(Data begins)

**src/rtl/div_pkg.sv**
```systemverilog
`default_nettype none
// =============================================================================
// Module   : div_pkg
// Purpose  : Shared op encodings, FSM states and sizing helper for div.
// Revision : 1.0
// =============================================================================
package div_pkg;

  // Matches the mul unit's is_signed convention.
  localparam logic OP_DIVU = 1'b0;
  localparam logic OP_DIV  = 1'b1;

  localparam int DIV_WIDTH_DEFAULT = 32;

  typedef enum logic [1:0] {
    IDLE = 2'd0,
    CALC = 2'd1,
    FIX  = 2'd2
  } state_e;

  function automatic int cnt_width(input int w);
    return (w <= 2) ? 1 : $clog2(w);
  endfunction

endpackage
`default_nettype wire

```
**src/rtl/div.sv**
```systemverilog
`default_nettype none
// =============================================================================
// Module   : div
// Purpose  : Iterative radix-2 restoring DIV/DIVU; quotient on lo, remainder on hi.
// Revision : 1.0
// =============================================================================
module div
  import div_pkg::*;
#(
  parameter int WIDTH = DIV_WIDTH_DEFAULT
) (
  input  logic             clk,
  input  logic             reset,
  input  logic             start,
  input  logic [WIDTH-1:0] opA,
  input  logic [WIDTH-1:0] opB,
  input  logic             op,
  output logic             busy,
  output logic             done,
  output logic [WIDTH-1:0] hi,
  output logic [WIDTH-1:0] lo
);

  localparam int             CNT_W    = cnt_width(WIDTH);
  localparam logic [CNT_W-1:0] CNT_LAST = CNT_W'(WIDTH - 1);

  state_e           state_q;
  logic             busy_q;
  logic             done_q;
  logic [WIDTH-1:0] hi_q;
  logic [WIDTH-1:0] lo_q;
  logic [WIDTH-1:0] dvd_q;
  logic [WIDTH-1:0] dsr_q;
  logic [WIDTH-1:0] rem_q;
  logic [WIDTH-1:0] opa_q;
  logic [CNT_W-1:0] cnt_q;
  logic             qneg_q;
  logic             rneg_q;
  logic             dz_q;

  logic [WIDTH:0]   rem_sh;
  logic             qbit;
  logic [WIDTH-1:0] rem_d;
  logic [WIDTH-1:0] dvd_d;
  logic             a_neg;
  logic             b_neg;

  assign a_neg = (op == OP_DIV) & opA[WIDTH-1];
  assign b_neg = (op == OP_DIV) & opB[WIDTH-1];

  // The kept remainder is always below the divisor, so W bits hold it; only
  // the shifted trial value needs the extra bit.
  always_comb begin
    rem_sh = {rem_q, dvd_q[WIDTH-1]};
    qbit   = (rem_sh >= {1'b0, dsr_q});
    rem_d  = qbit ? (rem_sh[WIDTH-1:0] - dsr_q) : rem_sh[WIDTH-1:0];
    dvd_d  = {dvd_q[WIDTH-2:0], qbit};
  end

  always_ff @(posedge clk) begin
    if (reset) begin
      state_q <= IDLE;
      busy_q  <= 1'b0;
      done_q  <= 1'b0;
      hi_q    <= '0;
      lo_q    <= '0;
      dvd_q   <= '0;
      dsr_q   <= '0;
      rem_q   <= '0;
      opa_q   <= '0;
      cnt_q   <= '0;
      qneg_q  <= 1'b0;
      rneg_q  <= 1'b0;
      dz_q    <= 1'b0;
    end else begin
      done_q <= 1'b0;
      case (state_q)
        IDLE: begin
          if (start) begin
            qneg_q  <= a_neg ^ b_neg;
            rneg_q  <= a_neg;
            dz_q    <= (opB == '0);
            opa_q   <= opA;
            dvd_q   <= a_neg ? -opA : opA;
            dsr_q   <= b_neg ? -opB : opB;
            rem_q   <= '0;
            cnt_q   <= '0;
            busy_q  <= 1'b1;
            state_q <= CALC;
          end
        end
        CALC: begin
          rem_q <= rem_d;
          dvd_q <= dvd_d;
          cnt_q <= cnt_q + CNT_W'(1);
          if (cnt_q == CNT_LAST) begin
            state_q <= FIX;
          end
        end
        FIX: begin
          if (dz_q) begin
            lo_q <= '1;
            hi_q <= opa_q;
          end else begin
            lo_q <= qneg_q ? -dvd_q : dvd_q;
            hi_q <= rneg_q ? -rem_q : rem_q;
          end
          done_q  <= 1'b1;
          busy_q  <= 1'b0;
          state_q <= IDLE;
        end
        default: begin
          state_q <= IDLE;
        end
      endcase
    end
  end

  assign busy = busy_q;
  assign done = done_q;
  assign hi   = hi_q;
  assign lo   = lo_q;

endmodule
`default_nettype wire
```
==> src/rtl/mem_port_arbiter_if.sv <==
// Unified memory bus between the F/M port arbiter (master) and the memory
// slave. The slave answers with BusAck, together with BusRdata, in the last
// cycle of each request.
interface mem_port_arbiter_if #(
  parameter int ADDR_WIDTH = 32,
  parameter int DATA_WIDTH = 32
);
  logic                  BusReq;
  logic                  BusWe;
  logic [ADDR_WIDTH-1:0] BusAddr;
  logic [DATA_WIDTH-1:0] BusWdata;
  logic [DATA_WIDTH-1:0] BusRdata;
  logic                  BusAck;

  modport master (
    output BusReq, BusWe, BusAddr, BusWdata,
    input  BusRdata, BusAck
  );

  modport slave (
    input  BusReq, BusWe, BusAddr, BusWdata,
    output BusRdata, BusAck
  );
endinterface
--- src/rtl/morse_pkg.sv ---
// -----------------------------------------------------------------------------
// morse_pkg
// Shared definitions for the Morse character sequencing path.
//   SYM_W_DEF / CNT_W_DEF : default symbol width and element-count width
//   acc_state_t           : accumulator state (idle / collecting elements)
//   morse_char_t          : packed character record handed to the lookup stage
// -----------------------------------------------------------------------------
package morse_pkg;

  localparam int SYM_W_DEF = 5;
  localparam int CNT_W_DEF = 3;

  typedef enum logic {
    ACC_IDLE    = 1'b0,
    ACC_COLLECT = 1'b1
  } acc_state_t;

  typedef struct packed {
    logic                 space;
    logic                 error;
    logic [CNT_W_DEF-1:0] len;
    logic [SYM_W_DEF-1:0] symbol;
  } morse_char_t;

endpackage

--- src/rtl/morse_symbol_accum.sv ---
// -----------------------------------------------------------------------------
// morse_symbol_accum
// Collects dot/dash elements into an indexed symbol code with a length counter
// and a sticky overflow flag. The outputs are the "next" view: the accumulator
// contents with this cycle's element already applied, so a gap arriving in the
// same cycle as an element can emit a character that includes it.
//   clk, rst_n   : clock, asynchronous active-low reset
//   i_clr        : empty the accumulator at the end of this cycle
//   i_elem       : a valid element (dot or dash) this cycle
//   i_dash       : element value (1 = dash, 0 = dot)
//   o_sym_nxt    : symbol code including this cycle's element
//   o_len_nxt    : element count including this cycle's element (saturates)
//   o_ovf_nxt    : overflow flag including this cycle's element
// -----------------------------------------------------------------------------
module morse_symbol_accum #(
  parameter int SYM_W = 5,
  parameter int CNT_W = 3
) (
  input  logic             clk,
  input  logic             rst_n,
  input  logic             i_clr,
  input  logic             i_elem,
  input  logic             i_dash,
  output logic [SYM_W-1:0] o_sym_nxt,
  output logic [CNT_W-1:0] o_len_nxt,
  output logic             o_ovf_nxt
);

  logic [SYM_W-1:0] r_sym;
  logic [CNT_W-1:0] r_len;
  logic             r_ovf;

  logic [SYM_W-1:0] w_sym_nxt;
  logic [CNT_W-1:0] w_len_nxt;
  logic             w_ovf_nxt;

  always_comb begin
    w_sym_nxt = r_sym;
    w_len_nxt = r_len;
    w_ovf_nxt = r_ovf;
    if (i_elem) begin
      if (r_len < CNT_W'(SYM_W)) begin
        for (int i = 0; i < SYM_W; i++) begin
          if (r_len == CNT_W'(i)) w_sym_nxt[i] = i_dash;
        end
        w_len_nxt = r_len + CNT_W'(1);
      end else begin
        // Full: the extra element is dropped, only its existence is recorded.
        w_ovf_nxt = 1'b1;
      end
    end
  end

  always_ff @(posedge clk or negedge rst_n) begin
    if (!rst_n) begin
      r_sym <= '0;
      r_len <= '0;
      r_ovf <= 1'b0;
    end else if (i_clr) begin
      r_sym <= '0;
      r_len <= '0;
      r_ovf <= 1'b0;
    end else begin
      r_sym <= w_sym_nxt;
      r_len <= w_len_nxt;
      r_ovf <= w_ovf_nxt;
    end
  end

  assign o_sym_nxt = w_sym_nxt;
  assign o_len_nxt = w_len_nxt;
  assign o_ovf_nxt = w_ovf_nxt;

endmodule

--- src/rtl/morse_char_controller.sv ---
// -----------------------------------------------------------------------------
// morse_char_controller
// Turns decoder element/gap pulses into whole characters presented once on a
// valid/ready output with space and error flags.
//   clk, reset_n        : clock, asynchronous active-low reset
//   dot, dash           : single-cycle element pulses (both high = ignored)
//   lg, wg              : letter-gap / word-gap pulses (both high = word gap)
//   char_ready          : consumer accepts the presented character
//   char_valid          : a character is presented
//   char_symbol         : element code, bit i = element i (1 = dash)
//   char_len            : number of elements
//   char_space          : character followed by a word space
//   char_error          : more than SYM_W elements were keyed
//   busy                : accumulator non-empty or a character is presented
//   dropped             : pulse, a character was lost to an occupied output
// -----------------------------------------------------------------------------
module morse_char_controller
  import morse_pkg::*;
#(
  parameter int SYM_W = SYM_W_DEF,
  parameter int CNT_W = CNT_W_DEF
) (
  input  logic             clk,
  input  logic             reset_n,
  input  logic             dot,
  input  logic             dash,
  input  logic             lg,
  input  logic             wg,
  input  logic             char_ready,
  output logic             char_valid,
  output logic [SYM_W-1:0] char_symbol,
  output logic [CNT_W-1:0] char_len,
  output logic             char_space,
  output logic             char_error,
  output logic             busy,
  output logic             dropped
);

  acc_state_t       r_state;
  acc_state_t       w_state_nxt;
  logic             r_last_space;
  logic             w_last_space_nxt;

  logic             w_elem;
  logic             w_emit;
  logic             w_emit_space;
  logic             w_clr;
  logic             w_slot_free;

  logic [SYM_W-1:0] w_sym_nxt;
  logic [CNT_W-1:0] w_len_nxt;
  logic             w_ovf_nxt;

  assign w_elem = dot ^ dash;

  morse_symbol_accum #(
    .SYM_W (SYM_W),
    .CNT_W (CNT_W)
  ) u_accum (
    .clk       (clk),
    .rst_n     (reset_n),
    .i_clr     (w_clr),
    .i_elem    (w_elem),
    .i_dash    (dash),
    .o_sym_nxt (w_sym_nxt),
    .o_len_nxt (w_len_nxt),
    .o_ovf_nxt (w_ovf_nxt)
  );

  always_ff @(posedge clk or negedge reset_n) begin
    if (!reset_n) begin
      r_state      <= ACC_IDLE;
      r_last_space <= 1'b0;
    end else begin
      r_state      <= w_state_nxt;
      r_last_space <= w_last_space_nxt;
    end
  end

  // wg is tested before lg so that both together behave as a word gap.
  always_comb begin
    w_state_nxt      = r_state;
    w_last_space_nxt = r_last_space;
    w_emit           = 1'b0;
    w_emit_space     = 1'b0;
    w_clr            = 1'b0;
    if (w_elem) w_last_space_nxt = 1'b0;
    case (r_state)
      ACC_IDLE: begin
        if (wg) begin
          // Only one space token per run of word gaps, unless an element
          // arrived alongside the gap and makes a real character.
          if (w_elem || !r_last_space) begin
            w_emit       = 1'b1;
            w_emit_space = 1'b1;
            w_clr        = 1'b1;
          end
          w_last_space_nxt = 1'b1;
        end else if (lg && w_elem) begin
          w_emit = 1'b1;
          w_clr  = 1'b1;
        end else if (w_elem) begin
          w_state_nxt = ACC_COLLECT;
        end
      end
      ACC_COLLECT: begin
        if (wg) begin
          w_emit           = 1'b1;
          w_emit_space     = 1'b1;
          w_clr            = 1'b1;
          w_last_space_nxt = 1'b1;
          w_state_nxt      = ACC_IDLE;
        end else if (lg) begin
          w_emit      = 1'b1;
          w_clr       = 1'b1;
          w_state_nxt = ACC_IDLE;
        end
      end
      default: w_state_nxt = ACC_IDLE;
    endcase
  end

  // The slot can take a new character when empty or being drained this cycle.
  assign w_slot_free = !char_valid || char_ready;

  always_ff @(posedge clk or negedge reset_n) begin
    if (!reset_n) begin
      char_valid  <= 1'b0;
      char_symbol <= '0;
      char_len    <= '0;
      char_space  <= 1'b0;
      char_error  <= 1'b0;
      dropped     <= 1'b0;
    end else begin
      dropped <= 1'b0;
      if (w_emit && w_slot_free) begin
        char_valid  <= 1'b1;
        char_symbol <= w_sym_nxt;
        char_len    <= w_len_nxt;
        char_space  <= w_emit_space;
        char_error  <= w_ovf_nxt;
      end else if (w_emit) begin
        dropped <= 1'b1;
      end else if (char_valid && char_ready) begin
        char_valid <= 1'b0;
      end
    end
  end

  assign busy = (r_state == ACC_COLLECT) || char_valid;

endmodule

(Data ends)

Please show every line of the entries above that contains the word "Shared".

■ Solution
// Purpose  : Shared op encodings, FSM states and sizing helper for div.
// Shared definitions for the Morse character sequencing path.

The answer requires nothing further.